The illusion of economic realignment
Economically, Yunus has chosen a path that appears self-defeating for Bangladesh but politically rewarding for his new narrative. His decision to revive trade ties with Pakistan, a country facing an economic meltdown, defies all rational logic. But it serves a symbolic purpose: it signals Bangladesh’s intent to move away from India’s economic orbit and align with a broader bloc framed around Islamic solidarity and anti-India sentiment.
At the same time, his overtures to China further isolate India. By courting Chinese investment and offering Dhaka as a potential hub for the Belt and Road Initiative, Yunus is inviting Beijing to deepen its presence on India’s eastern frontier. The combination of Chinese infrastructure, Pakistani intelligence, and Bangladeshi ideological hostility could turn the Bay of Bengal into a new theatre of competition, eroding India’s traditional dominance.
India’s strategic imperative
For India, the writing on the wall is clear. The comfort that existed under Hasina’s pro-India government is gone. Bangladesh under Muhammad Yunus is no longer a reliable partner but a potential adversary aligning with India’s two primary rivals. The implications are far-reaching. The Siliguri Corridor, India’s narrow lifeline to its northeastern states, could come under indirect pressure. The Bay of Bengal, once envisioned as a zone of cooperation, may soon host a new front of strategic rivalry.
India can no longer afford to view Yunus through the lens of his Nobel Prize or his global reputation as a reformer. The man who once spoke of peace and microcredit now speaks in symbols of division and power politics. His alliances, his silence in the face of radicalism, and his indulgence of Pakistani and Chinese overtures make clear that he has chosen confrontation over cooperation.
The laureate who became a provocateur
Muhammad Yunus’s transformation from a peace laureate to a geopolitical provocateur is a reminder that Nobel prizes do not immunise leaders from ambition or ideology. He has used his international prestige to lend legitimacy to a new axis that seeks to marginalise India in its own neighbourhood. The soft-spoken banker of old has given way to a calculating politician who treats provocation as policy.
If India continues to see Yunus as a benign reformer, it will repeat the same mistakes it once made with Pakistan’s so-called “civilian moderates,” who spoke of peace while sheltering hostility. The evidence is now overwhelming. Yunus’ government is tilting toward the very forces that once sought to break India’s territorial unity. He has become, in essence, the most dangerous kind of adversary: one who speaks the language of peace while quietly nurturing the politics of confrontation.

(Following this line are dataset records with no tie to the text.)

`src/rtl/moment_pkg.sv`:
```
// Shared types and constants for the lattice moment RAM arbiter and its round-robin core.
package moment_pkg;

    typedef enum logic {
        ST_CLEAR = 1'b0,
        ST_SERVE = 1'b1
    } arb_state_e;

    localparam int LATTICE_DEPTH = 256;
    localparam int MOMENT_WIDTH  = 32;

    localparam int PORT_WB   = 0;
    localparam int PORT_DISP = 1;
    localparam int NUM_PORTS = 2;

endpackage

```
`src/rtl/rr_arb2.sv`:
```
// Two-way round-robin grant generator. After any grant the priority pointer
// moves to the other port; with no grant it holds.
module rr_arb2
    import moment_pkg::*;
(
    input  logic                 clk_i,
    input  logic                 rst_i,
    input  logic                 en_i,
    input  logic [NUM_PORTS-1:0] req_i,
    output logic [NUM_PORTS-1:0] gnt_o
);

    logic prio_q;
    logic prio_d;

    always_comb begin
        gnt_o = '0;
        if (en_i) begin
            if (&req_i) begin
                gnt_o[PORT_WB]   = ~prio_q;
                gnt_o[PORT_DISP] = prio_q;
            end else begin
                gnt_o = req_i;
            end
        end
    end

    // prio_q = 1 means the display port wins the next tie.
    always_comb begin
        prio_d = prio_q;
        if (gnt_o[PORT_WB]) begin
            prio_d = 1'b1;
        end else if (gnt_o[PORT_DISP]) begin
            prio_d = 1'b0;
        end
    end

    always_ff @(posedge clk_i or posedge rst_i) begin
        if (rst_i) begin
            prio_q <= 1'b0;
        end else begin
            prio_q <= prio_d;
        end
    end

endmodule

```
`src/rtl/moment_ram_arbiter.sv`:
```
// Round-robin arbiter/sequencer for the single-port lattice moment RAM.
// Optional post-reset zero-fill sweep is built when MOMENT_ARB_CLEAR_EN is defined.
module moment_ram_arbiter
    import moment_pkg::*;
#(
    parameter int DEPTH         = LATTICE_DEPTH,
    parameter int ADDRESS_WIDTH = $clog2(DEPTH),
    parameter int DATA_WIDTH    = MOMENT_WIDTH
) (
    input  logic                         clk_i,
    input  logic                         rst_i,
    output logic                         ready_o,
    input  logic                         req0_i,
    input  logic                         req1_i,
    input  logic                         we0_i,
    input  logic                         we1_i,
    input  logic [ADDRESS_WIDTH-1:0]     addr0_i,
    input  logic [ADDRESS_WIDTH-1:0]     addr1_i,
    input  logic signed [DATA_WIDTH-1:0] wdata0_i,
    input  logic signed [DATA_WIDTH-1:0] wdata1_i,
    output logic                         gnt0_o,
    output logic                         gnt1_o,
    output logic signed [DATA_WIDTH-1:0] rdata_o,
    output logic                         rvalid0_o,
    output logic                         rvalid1_o,
    output logic [ADDRESS_WIDTH-1:0]     ram_address_o,
    output logic                         ram_we_o,
    output logic signed [DATA_WIDTH-1:0] ram_data_in_o,
    input  logic signed [DATA_WIDTH-1:0] ram_data_out_i
);

    logic                         ready_q;
    logic                         ready_d;
    logic                         clearing;
    logic [ADDRESS_WIDTH-1:0]     clr_addr;
    logic [NUM_PORTS-1:0]         req;
    logic [NUM_PORTS-1:0]         gnt;
    logic                         rd0;
    logic                         rd1;
    logic                         rvalid0_q;
    logic                         rvalid1_q;
    logic signed [DATA_WIDTH-1:0] rdata_q;
    logic signed [DATA_WIDTH-1:0] rdata_d;

`ifdef MOMENT_ARB_CLEAR_EN
    // state    | meaning
    // ST_CLEAR | zero-fill sweep, one word per cycle, requests held off
    // ST_SERVE | arbitrate requests, ready high
    arb_state_e               state_q;
    arb_state_e               state_d;
    logic [ADDRESS_WIDTH-1:0] clr_addr_q;
    logic [ADDRESS_WIDTH-1:0] clr_addr_d;

    always_ff @(posedge clk_i or posedge rst_i) begin
        if (rst_i) begin
            state_q    <= ST_CLEAR;
            clr_addr_q <= '0;
        end else begin
            state_q    <= state_d;
            clr_addr_q <= clr_addr_d;
        end
    end

    always_comb begin
        state_d    = state_q;
        clr_addr_d = clr_addr_q;
        case (state_q)
            ST_CLEAR: begin
                if (clr_addr_q == ADDRESS_WIDTH'(DEPTH - 1)) begin
                    state_d = ST_SERVE;
                end else begin
                    clr_addr_d = clr_addr_q + ADDRESS_WIDTH'(1);
                end
            end
            default: state_d = state_q;
        endcase
    end

    assign clearing = (state_q == ST_CLEAR);
    assign clr_addr = clr_addr_q;
    assign ready_d  = (state_d == ST_SERVE);
`else
    assign clearing = 1'b0;
    assign clr_addr = '0;
    assign ready_d  = 1'b1;
`endif

    assign req[PORT_WB]   = req0_i;
    assign req[PORT_DISP] = req1_i;

    // ready_q is low in reset and throughout the sweep, so it doubles as the grant enable.
    rr_arb2 u_rr_arb2 (
        .clk_i (clk_i),
        .rst_i (rst_i),
        .en_i  (ready_q),
        .req_i (req),
        .gnt_o (gnt)
    );

    assign gnt0_o = gnt[PORT_WB];
    assign gnt1_o = gnt[PORT_DISP];

    always_comb begin
        ram_address_o = '0;
        ram_we_o      = 1'b0;
        ram_data_in_o = '0;
        if (clearing) begin
            ram_address_o = clr_addr;
            ram_we_o      = 1'b1;
        end else if (gnt[PORT_WB]) begin
            ram_address_o = addr0_i;
            ram_we_o      = we0_i;
            ram_data_in_o = wdata0_i;
        end else if (gnt[PORT_DISP]) begin
            ram_address_o = addr1_i;
            ram_we_o      = we1_i;
            ram_data_in_o = wdata1_i;
        end
    end

    assign rd0     = gnt[PORT_WB] & ~we0_i;
    assign rd1     = gnt[PORT_DISP] & ~we1_i;
    assign rdata_d = (rd0 | rd1) ? ram_data_out_i : rdata_q;

    always_ff @(posedge clk_i or posedge rst_i) begin
        if (rst_i) begin
            ready_q   <= 1'b0;
            rvalid0_q <= 1'b0;
            rvalid1_q <= 1'b0;
            rdata_q   <= '0;
        end else begin
            ready_q   <= ready_d;
            rvalid0_q <= rd0;
            rvalid1_q <= rd1;
            rdata_q   <= rdata_d;
        end
    end

    assign ready_o   = ready_q;
    assign rvalid0_o = rvalid0_q;
    assign rvalid1_o = rvalid1_q;
    assign rdata_o   = rdata_q;

endmodule

```
`config.mk`:
```
export PLATFORM = sky130hd
export DESIGN_NAME = moment_ram_arbiter
export DESIGN_NICKNAME = d
export VERILOG_FILES = /design/src/rtl/moment_pkg.sv /design/src/rtl/rr_arb2.sv /design/src/rtl/moment_ram_arbiter.sv
export SDC_FILE = /design/constraint.sdc
export NUM_CORES = 1
export LEC_CHECK = 0
export ABC_AREA = 1
export CAP_MARGIN = 20
export CELL_PAD_IN_SITES_DETAIL_PLACEMENT = 2
export CELL_PAD_IN_SITES_GLOBAL_PLACEMENT = 2
export CORE_AREA = 2 2 133 135
export DETAILED_ROUTE_END_ITERATION = 8
export DIE_AREA = 0 0 135 137
export GPL_TIMING_DRIVEN = 0
export PLACE_DENSITY_LB_ADDON = 0.1
export SETUP_SLACK_MARGIN = 0.1
export SYNTH_ARGS = -nofsm -noshare
export SYNTH_HDL_FRONTEND = slang
export SYNTH_SLANG_ARGS = --single-unit
```
`constraint.sdc`:
```
create_clock -name clk_i -period 1.2 [get_ports clk_i]
set_clock_uncertainty 0.2 [all_clocks]
set_input_delay 0.24 -clock clk_i [delete_from_list [all_inputs] [get_ports clk_i]]
set_output_delay 0.24 -clock clk_i [all_outputs]
set_load 0.05 [all_outputs]
```
==> flow_metrics.tcl <==
set metrics [dict create \
    antenna_found_initial 1 \
    vias_per_cell 3.816 \
    synth.distinct_cells 15 \
    layout-drive-gt1-share_pct 56.64 \
    crit_type "reg -> out" \
    synth_top_area_cell "dfrtp_1" \
    synth_area_leaders "dfrtp_1, nand2_1, nand3_1, nand2_2, buf_2" \
    powerDensity_nw_per_um2 1089 \
    fin_ws_ns -0.7602 \
    synth_seq_cells 36 \
    multi_input_area_um2 1866 \
    grt_pass1_vias 3202 \
    power.total_mw 6.924 \
    rsz0062_at_grt "yes" \
    avgSynthCellArea_um2 6.935 \
    crit_path_start_kind "flip-flop" \
    cts_num_sinks 36 \
    syn_nets 409 \
    cts_tree "yes" \
    place_ws_ns -1.515 \
    crit_path_max_incr_delay_ns 0.42 \
    dp_hpwl_mm 8.715 \
    nFillCells 1813 \
    ant_nets 0 \
    die_w_um 135 \
    drt_first_pass_iters 4 \
    async_flop_share_pct 100.0 \
    routed_wirelength_mm 12.12 \
    finalSetupViolations 112 \
    crit_fanout 10 \
    grt_first_pass_wirelength_mm 18.44 \
    clk_pin_slew_ns 0.06 \
    crit_path_end_kind "output port" \
    cpLargestDelayFamily "buffers and inverters" \
    synth_warnings 0 \
    min_period_over_period_pct 163.3 \
    leakage_nw 3.047 \
    ys_seq_area_share_pct 44.64 \
    die_h_um 137 \
    register_area_um2 902.1 \
    clk_latency_ns 0.27 \
    finalCriticalPeriod_ns 1.960 \
    synth_area_um2 2018 \
    h-tree-depth 2 \
    crit_arrival_ns 1.52 \
    synthFlopType "dfrtp_1" \
    crit_slowest_cell "dfrtp_2" \
    grt_use_total_pct 12.87 \
    worstReg2RegStart "u_rr_arb2.prio_q" \
    peakVddDrop_mv 0.7282 \
    status "finished, violations left" \
    synth_top_area_share_pct 44.64 \
    core-area_um2 17060 \
    drv_cap 0 \
    first_iter_violations 30 \
    boundaryPins 196 \
    max_freq_mhz 510.2 \
    wl_per_cell_um 15.78 \
    cp.required_ns 0.76 \
    gp_congestion 0.7320 \
    crit_start "ready_o" \
    start_util_pct 11.83 \
    synth-edff-count 0 \
    cts_hold_buf 0 \
    cp_cell_sequence "nand2_2, inv_4, nand2_4, inv_8, buf_12, buf_12, nand2_4, nand2_8, buf_8" \
    syn2layout_area_growth_pct 215.2 \
    hold_viol 0 \
    grt_max_degree 19 \
    overflow 0 \
    dieArea_um2 18500 \
    port-buffer-count 195 \
    hold_class "in -> async" \
    vias 2931 \
    ys_top_cells_by_count "nand2_1, dfrtp_1, nand3_1, nand2_2, buf_2" \
    setup_tns_ns -44.69 \
    cts.path.max_buffers 2 \
    rows 48 \
    finalNetCount 659 \
    drc_errors 0 \
    ctsRootBufferMaster "clkbuf_16" \
    synth.most_common_cell "nand2_1" \
    failed_checks "setup timing" \
    syn_inst 291 \
    path_buf_inv 5 \
    numCtsBuffers 5 \
    slew_viol_final 0 \
]
==> registers in the layout, indices dropped and copies added (netlist names) <==
register and flops:
rvalid0_o 1, ready_o 1, rvalid1_o 1, u_rr_arb2.prio_q 1
rdata_o 32
==> power by group <==
group | leakage [nW] | switching [mW] | internal (mW) | total (mW)
Clock | 0.0773 | 0.544 | 0.831 | 1.37
Combinational | 2.52 | 2.15 | 1.77 | 3.91
Sequential | 0.447 | 0.188 | 1.45 | 1.64
Total | 3.05 | 2.88 | 4.05 | 6.92
==> cell families (layout without fill, tap and decap cells) <==
| logic type | after synthesis | after routing | synth area share [%] |
|---|---|---|---|
| simple gates | 225 | 225 | 46.93 |
| other cells | 1 | 2 | 0.1858 |
| buf+inv | 27 | 278 | 7.687 |
| compound gates | 2 | 2 | 0.5579 |
| flops | 36 | 36 | 44.64 |
==> layout make-up <==
type                    instances  area share [%]
diodes                          1         0.03934
plain buffers                  15           4.249
clock buffers                   6           2.183
clock inverters                 2          0.2164
inverters                      10          0.9245
multi-input cells             228           29.33
flip-flops and latches         36           14.18
well taps                     225           4.426
repair buffers                244           44.34
repair inverters                1          0.1180
==> per-stage QoR <==
step / cells / hold WS [ns] / util, % / instance area (µm²)
floorplan: 291 / -0.006635 / - / 2720
global placement: 711 / 0.2861 / 29.04 / 4954
detailed placement: 711 / 0.2918 / 29.04 / 4954
CTS: 755 / 0.2756 / 36.27 / 6187
global route: 768 / 0.2652 / 37.29 / 6361
finish: 768 / 0.2355 / 37.29 / 6361
==> timing repair <==
item | 4_1_cts | 5_1_grt
setup endpoints to repair | 149 | 114
cloned | 9 | 1
pin swaps | 7 | 6
setup buffers | 28 | 17
resized for setup | 671 | 33
==> placed cells by master, fill, tap and decap left out, drive strengths merged <==
cell type / netlist / final
dfrtp: 36 / 36
clkdlybuf4s50: 0 / 115
conb: 1 / 1
nand2: 191 / 191
clkbuf: 0 / 7
o21ai: 1 / 1
o22ai: 1 / 1
buf: 17 / 139
bufbuf: 0 / 2
inv: 10 / 10
clkinvlp: 0 / 2
diode: 0 / 1
nand3: 34 / 34
dlygate4sd2: 0 / 2
clkinv: 0 / 1
==> final timing paths <==
check,cells past startpoint,endpoint,slack [ns]
max,9,ram_address_o[1],-0.76
min,2,rvalid1_o,0.24
max reg2reg,9,rdata_o[21],-0.48
min reg2reg,2,rdata_o[10],0.33
max in group asynchronous,2,rdata_o[24],0.30
min in group clk_i,3,rdata_o[12],0.29
==> routing by layer <==
layer	part of all wire, %	wire (µm)	track usage (%)	vias to the layer above
met3	8.3	1004	3.778	6
met2	52	6247	22.53	118
met1	39	4784	15.85	1412
li1	-	-	-	1395
met4	0.67	81	2.315	0
met5	0	0	0	-
==> worst register-to-register path: stages, from the launching register on <==
cell and delay [ns]:
dfrtp_1 0.38, inv_2 0.07, nand2_4 0.07, buf_4 0.12, nand3_4 0.11, buf_6 0.14, buf_6 0.11, bufbuf_16 0.26
nand3_1 0.06, nand2_1 0.05
No activity file was read; power rests on OpenSTA's default activity.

For New Delhi, the time for complacency is over. Bangladesh under Yunus is not a friend in transition but a neighbour in drift. India must engage firmly, recalibrate its diplomacy, and prepare for a long-term challenge that will test not just its regional policy but its strategic patience. The laureate’s halo has dimmed. Behind it stands a leader whose vision of Bangladesh rests on diminishing India’s. And that makes him not a peacemaker, but a war-monger in disguise.